Survival and flourishing need not be a war, for we need both and conditions determine which we want.
Hello my lovelies,
At the moment I have been pondering about surviving and thriving, or flourishing as I prefer to say. My summary is just above but I want to delve deeper because needs and wants are often conflated.
To me, my needs are the essential necessities to get through each day, that aid me in living, that give me a sense of security. These are things like food, water, my home, heating, good sleep. A want is something I desire including books or sweet treats, new journals or comforting plushies.

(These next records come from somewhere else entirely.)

[config.mk]
export PLATFORM = sky130hd
export DESIGN_NAME = pwm10_bank
export DESIGN_NICKNAME = d
export VERILOG_FILES = /design/src/rtl/pwm10_bank.sv
export SDC_FILE = /design/constraint.sdc
export NUM_CORES = 1
export LEC_CHECK = 0
export CAP_MARGIN = 20
export CORE_AREA = 8 8 100 102
export DETAILED_ROUTE_END_ITERATION = 7
export DIE_AREA = 0 0 108 110
export MAX_ROUTING_LAYER = met4
export PLACE_DENSITY = 0.83
export SYNTH_ARGS = -nofsm -noshare
export SYNTH_HDL_FRONTEND = slang
export SYNTH_SLANG_ARGS = --single-unit
[constraint.sdc]
create_clock -name clk -period 3.5 [get_ports clk]
set_input_delay 0.35 -clock clk [delete_from_list [all_inputs] [get_ports clk]]
set_output_delay 0.35 -clock clk [all_outputs]
set_load 0.02 [all_outputs]
[src/rtl/pwm10_bank.sv]
module pwm10_bank #(
  parameter int NCH   = 4,
  parameter int CNT_W = 10
) (
  input  logic                     clk,
  input  logic                     rst_n,
  input  logic                     cnt_en,
  input  logic [2*NCH-1:0]         mode_sel,
  input  logic [NCH-1:0]           shd_we,
  input  logic [NCH*(CNT_W+1)-1:0] shd_wdata,
  output logic [NCH-1:0]           pwm_out,
  output logic                     wrap
);
  localparam int CMP_W = CNT_W + 1;
  localparam logic [CNT_W-1:0] CNT_TOP = {CNT_W{1'b1}};
  localparam logic [1:0] PWM_MODE = 2'b11;

  logic [CNT_W-1:0]     cnt;
  logic [NCH*CMP_W-1:0] act_flat;
  logic [NCH*CMP_W-1:0] shd_flat;

  assign wrap = cnt_en && (cnt == CNT_TOP);

  always_ff @(posedge clk or negedge rst_n) begin
    if (!rst_n)      cnt <= '0;
    else if (cnt_en) cnt <= cnt + 1'b1;
  end

  for (genvar i = 0; i < NCH; i++) begin : g_ch
    logic [CMP_W-1:0] shd_q, act_q;
    logic [1:0]       mode_i;

    assign mode_i = mode_sel[2*i +: 2];

    always_ff @(posedge clk or negedge rst_n) begin
      if (!rst_n) begin
        shd_q <= '0;
        act_q <= '0;
      end else begin
        if (shd_we[i]) shd_q <= shd_wdata[i*CMP_W +: CMP_W];
        if (wrap)      act_q <= shd_q;
      end
    end

    assign pwm_out[i] = (mode_i == PWM_MODE) && ({1'b0, cnt} >= act_q);
    assign act_flat[i*CMP_W +: CMP_W] = act_q;
    assign shd_flat[i*CMP_W +: CMP_W] = shd_q;
  end

endmodule


==> flow_summary.ini, run 1 <==
[outcome]
outcome = finished, final reports clean

[floorplanning]
die_w_um = 108
initial_core_util_pct = 57.1
row_count = 34
die_height_um = 110
die_area_sq_um = 11900
core_area_sq_um = 8470
ios = 64

[critical_path]
rr_endpoint = g_ch[2].act_q[5]$_DFFE_PN0P_
critPathKind = flop to primary output
worst-path-max-fanout = 4
endpoint_kind = primary output
cp.required_ns = 3.15
startpoint_type = flop
ff2ff_path_depth = 5
arrival_ns = 2.62
reg2reg_slack_ns = 1.16
regToRegStartpoint = cnt[1]$_DFFE_PN0P_

[route]
wirelength_um = 8650
dr.pass1.iters = 4
vias = 2884
antenna_left = 0
post_drt_wl_per_cell_um = 16.0
drcViolationCount = 0
vias_per_cell = 5.33
drt_iter0_drc = 120

[timing]
timing.final.ws_setup_ns = 0.530
period_needed_ns = 2.97
finalCritPeriodShare_pct = 84.9
hold_ws_ns = 0.107
fmax_ghz = 0.337
finalHoldViolations = 0
clock_skew_ns = 0.0105
slew_headroom_pct = 42.5
finalSetupViolCount = 0
rsz0062_at_grt = false
setup-tns-final_ns = 0
drv_slew = 0
worst_slew_pin_slew_ns = 0.863

[final_layout]
num-nets-final = 528
register_area_sq_um = 2450
diodes = 0
n_fill_cell = 623
layout-drive-gt1-share_pct = 25.2
multi_input_area_sq_um = 2180
area_growth_pct = 19.0

[clock_tree]
root_buffer = clkbuf_8
clk_latency_ns = 0.35
cts_setup_buffers = 0
cts.clk_slew.worst_paths_ns = 0.09
cts_made_buffers = 9
cts_sinks = 98
postCtsResizedCells = 0
cts_tree = done
cts.path.max_buffers = 2
cts.htree.levels = 3
hold_buffers = 0

[logic_synthesis]
yosys-top-cells-count = dfrtp_1 (98), mux2_2 (49), ha_1 (41), mux2_4 (40), inv_1 (37)
synth_cell_types = 26
synth_edf_count = 0
synth_nets = 460
synth.largest_area_cell = dfrtp_1
synth_cells = 360
syn_avg_cell_area_sq_um = 13.4
synth-seq-cells = 98
synth_top_area_share_pct = 50.8
yosysMostFrequentCell = dfrtp_1
synth_seq_area_share_pct = 50.8
syn-cell-area_sq_um = 4830
synthTopCellsByArea = dfrtp_1 (51%), mux2_4 (12%), mux2_2 (11%)
synthFlopType = dfrtp_1
yosysWarnings = 0
async_reset_ff_share_pct = 100

[worst_hold_path]
hp-class = input pin to async pin

[grt]
grt_pass1_vias = 3198
grt_max_degree = 73
antenna_found_initial = 0
grt_pass1_wl_um = 15200
gr-total-overflow = 0
grt_usage_pct = 16.8

[placement]
io_buffers = 63
gp_congestion = 0.753
pre_cts_slack_ns = 0.621
place_hpwl_um = 6390

[pwr]
power_mw = 2.68
power.density_nw_per_um2 = 466
p_leak_nw = 2.77
ir_drop_mv = 0.396

[job]
maxCapViolCount = 0
## power breakdown
group / internal (mW) / leakage [nW] / switching (mW)
clock: 0.326 / 0.0958 / 0.366
sequential: 1.22 / 1.26 / 0.134
combinational: 0.351 / 1.41 / 0.279
## placed cells by master, fill, tap and decap left out
cell,synthesis,final
clkbuf_8,0,9
nand3b_1,2,2
clkinvlp_4,0,1
and3_1,1,1
ha_1,41,41
clkinv_2,0,4
mux2_4,40,40
buf_4,0,2
nor2b_1,4,4
o311ai_0,1,1
a21o_1,9,9
nor2_1,5,5
inv_1,37,37
o21ai_0,5,5
nor3_1,4,4
nand3_1,11,11
nand2b_1,1,1
nand4_1,2,2
xnor2_1,6,6
clkbuf_1,4,1
nand4_4,1,1
nor2_2,1,1
o211a_1,1,1
mux2_2,49,49
nand2_1,12,12
xor2_1,3,3
bufinv_16,0,1
buf_12,0,1
dfrtp_1,98,98
clkdlybuf4s50_1,0,62
a21oi_1,17,17
a211oi_1,1,1
## worst max path at each step
stage | from | end | slack, ns | cells past startpoint
after floorplan | cnt[0]$_DFFE_PN0P_ | pwm_out[2] | 1.39 | 7
after global placement | cnt_en | g_ch[0].act_q[4]$_DFFE_PN0P_ | 0.73 | 4
after detailed placement | cnt_en | g_ch[0].act_q[6]$_DFFE_PN0P_ | 0.62 | 4
after CTS | cnt[0]$_DFFE_PN0P_ | pwm_out[2] | 0.50 | 8
after global routing | cnt[0]$_DFFE_PN0P_ | pwm_out[2] | 0.28 | 8
final | cnt[0]$_DFFE_PN0P_ | pwm_out[2] | 0.53 | 8
## flip-flops by register name, summed over array words and instances (netlist names)
| name | count |
|---|---|
| g_ch.shd_q | 44 |
| g_ch.act_q | 44 |
| cnt | 10 |
## stage by stage
step	instance area [sq um]	utilization, %	instances
2_1_floorplan	4830	-	360
3_3_place_gp	5540	65.5	524
3_5_place_dp	5540	65.5	524
4_1_cts	5730	67.6	540
5_1_grt	5750	67.9	541
6_report	5750	67.9	541
## layout make-up
cell class	count	area share [%]
clock inverters	6	1.00
repair buffers	65	11.4
well taps	108	2.35
flip-flops and latches	98	42.7
clock buffers	10	2.22
inverters	37	2.42
multi-input cells	217	37.9
## per-layer routing
layer	GRT usage, %	wire, um	vias to the layer above
met3	3.60	368	14
met5	-	0	-
met1	19.4	3820	1433
li1	-	-	1386
met4	5.85	121	0
met2	28.3	4340	51
## kinds of logic after synthesis
| group | count (synthesis) | share of synthesized area [%] |
|---|---|---|
| buffers and inverters | 45 | 4.12 |
| AO/OA/AOI/OAI | 34 | 4.22 |
| adder cells (fa/ha/maj) | 41 | 10.6 |
| XOR/XNOR | 9 | 1.63 |
| multiplexers | 89 | 23.9 |
| AND/OR/NAND/NOR | 44 | 4.79 |
| flip-flops | 98 | 50.8 |
## worst max-delay path, stage by stage (launching register included)
cell	delay, ns
dfrtp_1	0.41
inv_1	0.13
ha_1	0.30
nor2b_1	0.04
o21ai_0	0.17
a21oi_1	0.09
o211a_1	0.24
a211oi_1	0.25
clkdlybuf4s50_1	0.65
No activity file was read; power rests on OpenSTA's default activity.
==> inputs of run 2 (changes only) <==
- CORE_AREA: 8 8 100 102 -> 8 8 103 105
- DIE_AREA: 0 0 108 110 -> 0 0 111 113
- PLACE_DENSITY: 0.83 -> 0.79
- clock period: 3.5 -> 3.11 ns (I/O delays scaled with it)
==> flow_summary.ini, run 2 (synthesis gave the netlist of run 1 again) <==
[critical_path]
startpoint_type = flop
worst-path-max-fanout = 7
path_cells = ha_1 > nand2_1 > o21ai_0 > a21oi_1 > o211a_1 > a211oi_1 > clkdlybuf4s50_1
cp_num_buf_inv = 1
arrival_ns = 2.61
critPathKind = flop to primary output
cp.required_ns = 2.80
critical-path-top-delay-family = compound AO/OA/AOI/OAI gates
worst_path_largest_cell_delay_ns = 0.65
endpoint_kind = primary output
crit_slowest_cell = clkdlybuf4s50_1

[timing]
period_needed_ns = 2.92
finalSetupViolCount = 0
clock_skew_ns = 0.0100
setup-tns-final_ns = 0
rsz0062_at_grt = false
drv_slew = 0
finalHoldViolations = 0
fmax_ghz = 0.343
worst_slew_pin_slew_ns = 0.839
finalCritPeriodShare_pct = 93.9
timing.final.ws_setup_ns = 0.191
slew_headroom_pct = 44.1

[floorplanning]
initial_core_util_pct = 53.8
die_area_sq_um = 12500
ios = 64
core_area_sq_um = 8980
die_w_um = 111
die_height_um = 113
row_count = 35

[route]
wirelength_um = 9040
antenna_left = 0
drt_iter0_drc = 62
dr.pass1.iters = 4
vias_per_cell = 5.37
drcViolationCount = 0
vias = 2915
post_drt_wl_per_cell_um = 16.6

[final_layout]
num-nets-final = 529
multi_input_area_sq_um = 2180
diodes = 0
final_util_pct = 64.2
final_area_sq_um = 5760
register_area_sq_um = 2450
mostFrequentLayoutCell = dfrtp_1
reg_top3 = g_ch.act_q (44), g_ch.shd_q (44), cnt (10)
mostFrequentLayoutCells = dfrtp_1 (98), clkdlybuf4s50_1 (62), mux2_2 (49)
area_growth_pct = 19.3
layout-drive-gt1-share_pct = 25.2
n_fill_cell = 688

[clock_tree]
cts.path.max_buffers = 2
cts_made_buffers = 9
cts.clk_slew.worst_paths_ns = 0.09
postCtsResizedCells = 0
cts_tree = done
root_buffer = clkbuf_8
cts.htree.levels = 3
cts_sinks = 98
hold_buffers = 0
clk_latency_ns = 0.37
cts_setup_buffers = 0

[placement]
io_buffers = 63
gp_congestion = 0.813
place_hpwl_um = 6700
place_area_sq_um = 5570
pre_cts_slack_ns = 0.605

[grt]
grt_usage_pct = 15.7
antenna_found_initial = 0
grt_pass1_wl_um = 15500
grt_pass1_vias = 3273
gr-total-overflow = 0
grt_max_degree = 68

[pwr]
power.density_nw_per_um2 = 534
ir_drop_mv = 0.302
p_leak_nw = 2.77

[outcome]
outcome = finished, final reports clean

[worst_hold_path]
hp-class = input pin to async pin

[job]
maxCapViolCount = 0
run 2: area by class of cell:
class	count	area share [%]
Clock buffer	10	2.39
Clock inverter	4	0.933
Inverter	37	2.41
Multi-Input combinational cell	217	37.8
Sequential cell	98	42.5
Tap cell	111	2.41
Timing Repair Buffer	66	11.5
run 2: per-stage QoR:
step | cells | total power [mW] | hold WS [ns]
finish | 543 | 3.08 | 0.0410
global route | 543 | 3.26 | 0.105
CTS | 543 | 3.11 | 0.0643
detailed placement | 529 | 2.28 | 0.469
global placement | 529 | 2.22 | 0.456
floorplan | 360 | 1.97 | 0.0154
run 2: final timing paths:
| path | from | to | slack, ns | depth (start not counted) |
|---|---|---|---|---|
| worst max-delay path | cnt[2]$_DFFE_PN0P_ | pwm_out[2] | 0.19 | 7 |
| worst min-delay path | rst_n | g_ch[3].shd_q[3]$_DFFE_PN0P_ | 0.04 | 1 |
| worst max register to register | cnt[1]$_DFFE_PN0P_ | g_ch[0].act_q[4]$_DFFE_PN0P_ | 0.87 | 5 |
| worst min register to register | g_ch[2].shd_q[10]$_DFFE_PN0P_ | g_ch[2].act_q[10]$_DFFE_PN0P_ | 0.51 | 1 |
| max in group asynchronous | rst_n | g_ch[2].act_q[4]$_DFFE_PN0P_ | 2.32 | 2 |
| min in group clk | g_ch[2].shd_q[10]$_DFFE_PN0P_ | g_ch[2].act_q[10]$_DFFE_PN0P_ | 0.51 | 1 |
run 2: routing by layer:
metal / wire, um / global-route usage [%] / part of all wire [%]
met1: 4090 / 18.8 / 45
met5: 0 / - / 0
met4: 161 / 6.85 / 1.8
met2: 4540 / 25.4 / 50
met3: 247 / 2.86 / 2.7
run 2: power breakdown:
group | internal, mW | switching [mW]
logic | 0.401 | 0.339
registers | 1.37 | 0.144
clock network | 0.386 | 0.436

Surviving for me looks like making it through the day no matter how hard it has been and how ‘little’ I have done. I got through. When it comes to situations, if I have done what I can then that is enough. Flourishing is beautiful. I find I am feeling contentment, rested and upbeat. When I flourish I feel resilient and proud.
Both surviving and flourishing are vital to wellbeing. Surviving means we are meeting our needs, at least for the most part. What surviving looks like is unique to each person. Surviving is just as important as flourishing. If we can meet our baseline, we are doing well in caring for ourselves as best we can. Flourishing shows we really are doing well, regardless of illness. We surpass our needs, are pleased with where we are and have instilled hope into ourselves.
Sometimes I got stuck in so desperately wanting to flourish, to accomplish my dreams and as you will be aware, my dreams ended up changing due to my health. I spent most of my life surviving, barely. But flourishing now means that I feel content at the end of each day. It doesn’t always happen, it is forever in flux. But I won’t fight for flourishing, I am happy enough surviving. I don’t want a fight between them to occur because being alive and safe is enough.
Journal prompt: what do I need to survive? What do I need to flourish?